Problem requirements:
Instruction for the data below: set down exactly the lines from the line with "repb = repb" to the line with "rzero_r || idxl_r;", inclusive, and no others.

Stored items
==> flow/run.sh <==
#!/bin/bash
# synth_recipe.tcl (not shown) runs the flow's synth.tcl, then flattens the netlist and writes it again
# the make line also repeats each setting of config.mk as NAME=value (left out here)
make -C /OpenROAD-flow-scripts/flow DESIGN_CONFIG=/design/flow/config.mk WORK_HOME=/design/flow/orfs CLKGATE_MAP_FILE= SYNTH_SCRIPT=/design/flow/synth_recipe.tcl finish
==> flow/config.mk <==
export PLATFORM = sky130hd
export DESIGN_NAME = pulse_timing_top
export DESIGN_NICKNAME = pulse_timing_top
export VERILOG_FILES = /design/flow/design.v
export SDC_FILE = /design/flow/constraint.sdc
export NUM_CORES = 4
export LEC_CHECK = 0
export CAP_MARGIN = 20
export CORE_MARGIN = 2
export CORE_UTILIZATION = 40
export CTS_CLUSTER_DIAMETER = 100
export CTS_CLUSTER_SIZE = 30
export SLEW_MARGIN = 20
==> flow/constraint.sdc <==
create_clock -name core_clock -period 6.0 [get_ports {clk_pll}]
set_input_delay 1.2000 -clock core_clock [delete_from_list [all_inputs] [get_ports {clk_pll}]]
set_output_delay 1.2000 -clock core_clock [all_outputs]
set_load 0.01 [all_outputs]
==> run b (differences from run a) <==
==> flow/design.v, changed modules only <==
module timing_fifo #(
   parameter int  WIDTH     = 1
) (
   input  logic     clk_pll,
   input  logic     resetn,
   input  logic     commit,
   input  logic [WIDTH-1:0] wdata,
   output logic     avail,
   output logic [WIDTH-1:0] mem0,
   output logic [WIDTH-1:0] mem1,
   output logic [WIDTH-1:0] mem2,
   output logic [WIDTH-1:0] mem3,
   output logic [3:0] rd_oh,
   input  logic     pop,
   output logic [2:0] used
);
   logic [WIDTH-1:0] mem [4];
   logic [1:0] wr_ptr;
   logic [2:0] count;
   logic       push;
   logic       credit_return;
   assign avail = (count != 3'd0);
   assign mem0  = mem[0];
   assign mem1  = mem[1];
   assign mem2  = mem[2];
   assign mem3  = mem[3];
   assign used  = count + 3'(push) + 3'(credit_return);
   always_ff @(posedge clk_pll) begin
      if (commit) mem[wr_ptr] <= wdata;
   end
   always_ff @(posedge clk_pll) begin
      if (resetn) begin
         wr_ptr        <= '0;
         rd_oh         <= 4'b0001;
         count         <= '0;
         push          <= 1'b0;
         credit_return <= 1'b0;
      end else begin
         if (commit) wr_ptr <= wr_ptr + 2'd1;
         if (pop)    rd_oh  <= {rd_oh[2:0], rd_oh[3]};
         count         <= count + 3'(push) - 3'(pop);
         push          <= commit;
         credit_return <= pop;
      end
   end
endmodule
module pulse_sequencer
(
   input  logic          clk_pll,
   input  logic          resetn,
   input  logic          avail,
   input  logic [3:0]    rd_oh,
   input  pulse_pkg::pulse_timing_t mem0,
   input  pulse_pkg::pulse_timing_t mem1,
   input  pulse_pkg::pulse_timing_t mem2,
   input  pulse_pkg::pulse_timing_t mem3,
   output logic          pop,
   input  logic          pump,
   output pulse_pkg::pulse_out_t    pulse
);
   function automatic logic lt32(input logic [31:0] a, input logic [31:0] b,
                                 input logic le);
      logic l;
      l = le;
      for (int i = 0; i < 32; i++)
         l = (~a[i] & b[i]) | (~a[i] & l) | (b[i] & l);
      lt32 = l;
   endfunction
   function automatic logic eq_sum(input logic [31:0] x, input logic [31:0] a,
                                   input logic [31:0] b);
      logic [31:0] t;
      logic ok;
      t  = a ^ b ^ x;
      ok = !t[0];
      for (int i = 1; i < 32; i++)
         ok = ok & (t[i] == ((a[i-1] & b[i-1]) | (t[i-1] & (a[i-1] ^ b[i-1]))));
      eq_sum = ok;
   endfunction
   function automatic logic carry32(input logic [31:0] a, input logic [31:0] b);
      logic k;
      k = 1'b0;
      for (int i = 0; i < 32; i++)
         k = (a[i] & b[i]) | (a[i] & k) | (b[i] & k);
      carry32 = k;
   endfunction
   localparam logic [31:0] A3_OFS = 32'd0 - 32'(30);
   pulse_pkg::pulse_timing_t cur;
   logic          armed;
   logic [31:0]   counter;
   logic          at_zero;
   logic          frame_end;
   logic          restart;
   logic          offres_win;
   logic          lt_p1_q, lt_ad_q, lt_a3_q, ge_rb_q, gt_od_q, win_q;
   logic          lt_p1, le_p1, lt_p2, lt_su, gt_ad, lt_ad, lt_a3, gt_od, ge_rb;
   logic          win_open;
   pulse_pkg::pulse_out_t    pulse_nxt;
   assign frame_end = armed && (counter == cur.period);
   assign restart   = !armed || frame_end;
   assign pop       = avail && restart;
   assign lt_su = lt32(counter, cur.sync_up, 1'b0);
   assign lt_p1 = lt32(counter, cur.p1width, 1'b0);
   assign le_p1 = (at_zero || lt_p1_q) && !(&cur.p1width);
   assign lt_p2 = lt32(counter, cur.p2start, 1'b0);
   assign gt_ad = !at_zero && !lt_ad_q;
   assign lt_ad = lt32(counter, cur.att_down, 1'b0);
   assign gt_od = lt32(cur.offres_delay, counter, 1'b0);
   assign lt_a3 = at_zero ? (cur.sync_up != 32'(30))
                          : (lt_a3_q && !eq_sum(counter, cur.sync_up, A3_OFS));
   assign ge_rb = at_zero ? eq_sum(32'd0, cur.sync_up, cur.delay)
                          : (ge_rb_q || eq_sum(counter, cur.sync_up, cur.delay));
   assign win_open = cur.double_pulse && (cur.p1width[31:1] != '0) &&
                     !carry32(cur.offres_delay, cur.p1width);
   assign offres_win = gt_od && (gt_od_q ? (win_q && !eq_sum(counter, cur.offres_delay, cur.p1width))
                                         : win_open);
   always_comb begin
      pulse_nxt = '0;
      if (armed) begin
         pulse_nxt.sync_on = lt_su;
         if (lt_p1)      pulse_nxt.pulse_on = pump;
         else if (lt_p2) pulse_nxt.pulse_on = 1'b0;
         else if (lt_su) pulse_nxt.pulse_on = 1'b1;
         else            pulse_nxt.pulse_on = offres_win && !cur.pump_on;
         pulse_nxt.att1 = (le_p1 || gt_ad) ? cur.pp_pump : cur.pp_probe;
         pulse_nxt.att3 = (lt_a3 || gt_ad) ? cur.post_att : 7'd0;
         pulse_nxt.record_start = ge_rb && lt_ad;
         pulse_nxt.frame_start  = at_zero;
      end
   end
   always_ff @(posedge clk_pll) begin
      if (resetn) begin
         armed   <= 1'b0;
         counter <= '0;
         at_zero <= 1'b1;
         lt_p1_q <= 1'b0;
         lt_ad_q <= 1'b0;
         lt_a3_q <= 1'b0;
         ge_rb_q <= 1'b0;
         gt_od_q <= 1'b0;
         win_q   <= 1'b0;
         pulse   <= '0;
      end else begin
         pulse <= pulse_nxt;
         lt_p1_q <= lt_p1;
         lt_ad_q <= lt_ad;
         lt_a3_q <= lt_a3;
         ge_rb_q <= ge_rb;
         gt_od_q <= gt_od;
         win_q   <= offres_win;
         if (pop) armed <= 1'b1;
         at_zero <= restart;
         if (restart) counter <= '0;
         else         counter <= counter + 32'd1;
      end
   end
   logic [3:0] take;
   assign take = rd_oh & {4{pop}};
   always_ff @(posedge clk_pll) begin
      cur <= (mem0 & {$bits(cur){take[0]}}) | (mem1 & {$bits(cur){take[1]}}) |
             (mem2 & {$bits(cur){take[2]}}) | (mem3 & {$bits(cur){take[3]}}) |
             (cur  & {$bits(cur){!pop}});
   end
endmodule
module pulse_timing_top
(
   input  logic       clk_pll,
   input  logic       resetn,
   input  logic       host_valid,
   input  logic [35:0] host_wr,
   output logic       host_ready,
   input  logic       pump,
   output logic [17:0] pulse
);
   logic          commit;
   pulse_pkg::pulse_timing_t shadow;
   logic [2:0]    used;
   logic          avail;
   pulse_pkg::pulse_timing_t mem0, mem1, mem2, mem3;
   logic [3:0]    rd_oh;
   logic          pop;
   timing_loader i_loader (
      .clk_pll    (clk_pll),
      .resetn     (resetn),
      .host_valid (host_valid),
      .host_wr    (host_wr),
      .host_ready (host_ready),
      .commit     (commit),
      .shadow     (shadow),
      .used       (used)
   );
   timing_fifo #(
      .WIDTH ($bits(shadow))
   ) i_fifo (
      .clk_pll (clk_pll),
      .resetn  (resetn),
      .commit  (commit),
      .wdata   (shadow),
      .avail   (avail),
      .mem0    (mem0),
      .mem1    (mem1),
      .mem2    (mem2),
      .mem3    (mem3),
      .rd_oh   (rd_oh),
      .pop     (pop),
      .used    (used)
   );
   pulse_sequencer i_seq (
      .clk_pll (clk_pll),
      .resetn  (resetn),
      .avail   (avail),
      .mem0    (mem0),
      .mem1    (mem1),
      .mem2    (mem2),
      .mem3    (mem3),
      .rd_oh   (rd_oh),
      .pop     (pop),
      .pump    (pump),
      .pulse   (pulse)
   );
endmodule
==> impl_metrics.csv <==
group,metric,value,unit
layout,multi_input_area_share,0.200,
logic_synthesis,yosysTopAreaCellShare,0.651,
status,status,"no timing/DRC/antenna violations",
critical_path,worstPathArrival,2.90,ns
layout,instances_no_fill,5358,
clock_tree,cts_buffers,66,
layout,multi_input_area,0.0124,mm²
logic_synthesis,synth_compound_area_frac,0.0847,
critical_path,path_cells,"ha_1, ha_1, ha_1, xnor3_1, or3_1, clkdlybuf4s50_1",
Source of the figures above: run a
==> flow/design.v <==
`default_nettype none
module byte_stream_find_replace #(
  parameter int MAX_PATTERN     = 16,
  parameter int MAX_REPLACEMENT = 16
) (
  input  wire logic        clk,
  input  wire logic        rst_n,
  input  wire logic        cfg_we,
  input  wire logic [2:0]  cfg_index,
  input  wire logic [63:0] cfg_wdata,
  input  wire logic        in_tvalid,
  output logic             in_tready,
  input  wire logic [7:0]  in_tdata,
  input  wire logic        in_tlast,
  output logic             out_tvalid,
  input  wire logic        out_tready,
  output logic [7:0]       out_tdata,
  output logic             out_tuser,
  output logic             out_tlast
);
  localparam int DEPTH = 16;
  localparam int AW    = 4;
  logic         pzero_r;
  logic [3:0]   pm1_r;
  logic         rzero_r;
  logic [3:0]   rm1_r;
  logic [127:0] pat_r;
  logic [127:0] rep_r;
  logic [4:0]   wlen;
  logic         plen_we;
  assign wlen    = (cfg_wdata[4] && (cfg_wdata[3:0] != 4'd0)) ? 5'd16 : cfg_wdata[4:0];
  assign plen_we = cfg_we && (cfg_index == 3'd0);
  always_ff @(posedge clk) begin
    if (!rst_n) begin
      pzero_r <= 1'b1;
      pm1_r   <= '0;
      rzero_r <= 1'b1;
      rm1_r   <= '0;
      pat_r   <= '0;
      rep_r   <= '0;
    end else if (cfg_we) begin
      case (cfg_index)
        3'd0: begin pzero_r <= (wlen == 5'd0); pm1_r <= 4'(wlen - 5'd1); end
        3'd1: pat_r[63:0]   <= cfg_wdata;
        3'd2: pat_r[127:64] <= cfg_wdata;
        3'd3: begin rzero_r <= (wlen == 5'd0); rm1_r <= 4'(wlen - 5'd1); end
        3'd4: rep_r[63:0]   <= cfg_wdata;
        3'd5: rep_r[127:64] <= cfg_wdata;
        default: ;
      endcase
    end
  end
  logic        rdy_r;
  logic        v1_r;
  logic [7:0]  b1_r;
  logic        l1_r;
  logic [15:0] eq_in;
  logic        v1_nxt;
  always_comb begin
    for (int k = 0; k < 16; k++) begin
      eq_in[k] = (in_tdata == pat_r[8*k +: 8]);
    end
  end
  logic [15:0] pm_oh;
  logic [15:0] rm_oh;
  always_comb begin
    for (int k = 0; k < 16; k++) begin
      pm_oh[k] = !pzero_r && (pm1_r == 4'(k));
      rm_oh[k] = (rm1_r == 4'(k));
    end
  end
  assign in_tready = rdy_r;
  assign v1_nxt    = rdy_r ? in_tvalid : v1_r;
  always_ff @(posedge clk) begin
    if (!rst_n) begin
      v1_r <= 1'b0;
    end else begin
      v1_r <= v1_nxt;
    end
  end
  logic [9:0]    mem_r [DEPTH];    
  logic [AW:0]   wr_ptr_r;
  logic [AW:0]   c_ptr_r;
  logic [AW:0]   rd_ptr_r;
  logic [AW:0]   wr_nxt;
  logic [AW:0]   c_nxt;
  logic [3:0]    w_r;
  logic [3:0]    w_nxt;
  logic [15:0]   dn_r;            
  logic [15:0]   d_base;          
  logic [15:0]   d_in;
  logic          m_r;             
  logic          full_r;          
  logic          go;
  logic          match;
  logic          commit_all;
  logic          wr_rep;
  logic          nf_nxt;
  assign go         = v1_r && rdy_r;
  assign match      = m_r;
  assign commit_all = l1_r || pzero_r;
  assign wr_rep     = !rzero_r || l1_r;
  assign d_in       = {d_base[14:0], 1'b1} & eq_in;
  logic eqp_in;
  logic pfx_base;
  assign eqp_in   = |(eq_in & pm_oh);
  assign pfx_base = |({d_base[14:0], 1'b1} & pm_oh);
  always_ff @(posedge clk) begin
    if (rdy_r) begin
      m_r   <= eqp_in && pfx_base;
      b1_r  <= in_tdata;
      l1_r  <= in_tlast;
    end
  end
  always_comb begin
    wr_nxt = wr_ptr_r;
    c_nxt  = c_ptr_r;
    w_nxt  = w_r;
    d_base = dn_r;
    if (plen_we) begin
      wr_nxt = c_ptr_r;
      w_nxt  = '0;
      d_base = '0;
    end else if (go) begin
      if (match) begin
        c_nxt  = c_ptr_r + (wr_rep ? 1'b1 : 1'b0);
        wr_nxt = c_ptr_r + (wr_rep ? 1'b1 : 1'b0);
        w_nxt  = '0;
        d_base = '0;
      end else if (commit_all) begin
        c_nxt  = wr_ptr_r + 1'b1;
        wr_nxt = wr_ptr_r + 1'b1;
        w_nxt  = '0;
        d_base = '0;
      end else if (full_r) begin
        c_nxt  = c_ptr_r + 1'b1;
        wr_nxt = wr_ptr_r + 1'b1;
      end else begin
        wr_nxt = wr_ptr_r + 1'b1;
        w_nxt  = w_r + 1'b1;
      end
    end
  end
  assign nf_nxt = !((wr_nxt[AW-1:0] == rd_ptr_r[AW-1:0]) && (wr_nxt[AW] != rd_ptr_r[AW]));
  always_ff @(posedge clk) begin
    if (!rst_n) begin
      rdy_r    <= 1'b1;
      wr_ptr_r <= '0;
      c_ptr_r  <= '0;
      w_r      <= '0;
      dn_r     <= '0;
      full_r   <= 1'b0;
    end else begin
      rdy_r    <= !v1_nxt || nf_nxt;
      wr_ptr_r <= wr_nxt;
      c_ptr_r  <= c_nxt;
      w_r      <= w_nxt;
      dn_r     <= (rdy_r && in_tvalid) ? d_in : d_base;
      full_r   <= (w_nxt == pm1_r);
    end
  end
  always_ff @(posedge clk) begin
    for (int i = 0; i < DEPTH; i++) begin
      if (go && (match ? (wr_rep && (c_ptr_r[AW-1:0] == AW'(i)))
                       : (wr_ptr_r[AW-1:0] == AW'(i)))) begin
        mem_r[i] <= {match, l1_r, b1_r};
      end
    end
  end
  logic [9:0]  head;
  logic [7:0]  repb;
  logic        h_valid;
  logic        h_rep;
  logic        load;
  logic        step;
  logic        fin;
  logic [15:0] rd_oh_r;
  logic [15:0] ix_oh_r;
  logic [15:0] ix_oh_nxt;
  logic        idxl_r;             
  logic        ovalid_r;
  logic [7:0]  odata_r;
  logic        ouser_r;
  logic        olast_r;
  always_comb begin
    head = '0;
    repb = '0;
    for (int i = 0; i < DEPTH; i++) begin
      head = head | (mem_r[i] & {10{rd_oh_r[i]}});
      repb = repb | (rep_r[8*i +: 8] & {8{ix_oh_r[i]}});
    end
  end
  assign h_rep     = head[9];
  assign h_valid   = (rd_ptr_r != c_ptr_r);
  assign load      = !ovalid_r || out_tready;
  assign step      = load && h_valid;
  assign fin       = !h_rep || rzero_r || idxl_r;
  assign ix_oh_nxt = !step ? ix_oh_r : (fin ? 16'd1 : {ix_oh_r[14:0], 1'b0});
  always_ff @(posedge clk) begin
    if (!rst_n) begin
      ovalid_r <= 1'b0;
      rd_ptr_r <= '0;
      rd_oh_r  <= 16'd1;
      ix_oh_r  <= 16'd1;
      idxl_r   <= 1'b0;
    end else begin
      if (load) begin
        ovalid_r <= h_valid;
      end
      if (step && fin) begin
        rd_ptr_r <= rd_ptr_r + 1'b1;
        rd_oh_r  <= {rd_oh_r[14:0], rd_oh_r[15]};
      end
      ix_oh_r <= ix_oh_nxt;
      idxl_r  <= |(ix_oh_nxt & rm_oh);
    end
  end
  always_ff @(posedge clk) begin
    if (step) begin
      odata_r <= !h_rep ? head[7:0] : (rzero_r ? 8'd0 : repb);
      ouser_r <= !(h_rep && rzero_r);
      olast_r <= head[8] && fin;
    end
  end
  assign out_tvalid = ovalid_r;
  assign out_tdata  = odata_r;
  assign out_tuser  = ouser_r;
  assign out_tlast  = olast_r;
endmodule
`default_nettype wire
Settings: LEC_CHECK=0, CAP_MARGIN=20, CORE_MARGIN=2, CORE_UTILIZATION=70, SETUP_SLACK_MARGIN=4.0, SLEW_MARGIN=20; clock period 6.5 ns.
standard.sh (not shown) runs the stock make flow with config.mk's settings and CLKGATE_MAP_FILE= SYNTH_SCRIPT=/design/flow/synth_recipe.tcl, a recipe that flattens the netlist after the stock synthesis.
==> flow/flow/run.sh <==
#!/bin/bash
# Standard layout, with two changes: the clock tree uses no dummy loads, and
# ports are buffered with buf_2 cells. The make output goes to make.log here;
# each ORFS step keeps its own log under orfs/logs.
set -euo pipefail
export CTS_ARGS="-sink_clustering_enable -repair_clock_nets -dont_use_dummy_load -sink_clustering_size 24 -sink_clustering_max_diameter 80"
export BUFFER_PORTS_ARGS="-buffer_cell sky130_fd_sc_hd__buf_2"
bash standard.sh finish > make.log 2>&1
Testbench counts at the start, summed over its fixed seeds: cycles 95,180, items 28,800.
Context: an optimization exercise on an open-source flow, tuned for small area, a short achievable clock period and few clock cycles per item. The choices shown serve that exercise and are no tape-out recipe.
The RTL was checked by simulation tests, not by an equivalence proof against the original design.

## flow/design.v (module list and top-level ports; edited modules follow where they fit)
// module real_mul_pre: 226 lines
// module real_mul_tree: 1724 lines
// module real_mul_add: 518 lines
// module real_mul_fin: 440 lines
// module real_mul_arbiter: 117 lines
module real_mul_arbiter #(
  parameter  int N_REQ = 4,
  localparam int ID_W  = $clog2(N_REQ)
) (
  input  logic                  clk,
  input  logic                  rst,
  input  logic [N_REQ-1:0]      req_valid,
  output logic [N_REQ-1:0]      req_ready,
  input  logic [real_mul_arbiter_pkg::OP_W*N_REQ-1:0] req_op1,
  input  logic [real_mul_arbiter_pkg::OP_W*N_REQ-1:0] req_op2,
  output logic                  rsp_valid,
  input  logic                  rsp_ready,
  output logic [ID_W-1:0]       rsp_id,
  output logic [real_mul_arbiter_pkg::OP_W-1:0] rsp_result,
  output logic                  busy,
  output logic [real_mul_arbiter_pkg::CNT_W-1:0] ops_done
);
  // ...
==> flow/flow/run.sh <==
#!/bin/bash
# The standard layout (the standard.sh, unchanged synthesis and steps), except that the
# port buffers that global placement inserts on every input and output are plain buf_2 cells
# instead of the delay cells buffer_ports picks by default.
set -euo pipefail
export BUFFER_PORTS_ARGS="-buffer_cell sky130_fd_sc_hd__buf_2"
bash standard.sh > standard_flow.log 2>&1
==> flow/standard.sh <==
#!/bin/bash
# synth_recipe.tcl (not shown) runs the flow's synth.tcl, then flattens the netlist and writes it again
# the make line also repeats each setting of config.mk as NAME=value (left out here)
make -C /OpenROAD-flow-scripts/flow DESIGN_CONFIG=/design/flow/config.mk WORK_HOME=/design/flow/orfs CLKGATE_MAP_FILE= SYNTH_SCRIPT=/design/flow/synth_recipe.tcl "${@:-finish}"
==> flow/config.mk <==
export PLATFORM = sky130hd
export DESIGN_NAME = real_mul_arbiter
export DESIGN_NICKNAME = real_mul_arbiter
export VERILOG_FILES = /design/flow/design.v
export SDC_FILE = /design/flow/constraint.sdc
export NUM_CORES = 4
export LEC_CHECK = 0
export CAP_MARGIN = 20
export CORE_MARGIN = 2
export CORE_UTILIZATION = 40
export SETUP_SLACK_MARGIN = 5.0
export SLEW_MARGIN = 20
==> flow/constraint.sdc <==
create_clock -name core_clock -period 10.5 [get_ports {clk}]
set_input_delay 2.1000 -clock core_clock [delete_from_list [all_inputs] [get_ports {clk}]]
set_output_delay 2.1000 -clock core_clock [all_outputs]
set_load 0.01 [all_outputs]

Reply:
      repb = repb | (rep_r[8*i +: 8] & {8{ix_oh_r[i]}});
    end
  end
  assign h_rep     = head[9];
  assign h_valid   = (rd_ptr_r != c_ptr_r);
  assign load      = !ovalid_r || out_tready;
  assign step      = load && h_valid;
  assign fin       = !h_rep || rzero_r || idxl_r;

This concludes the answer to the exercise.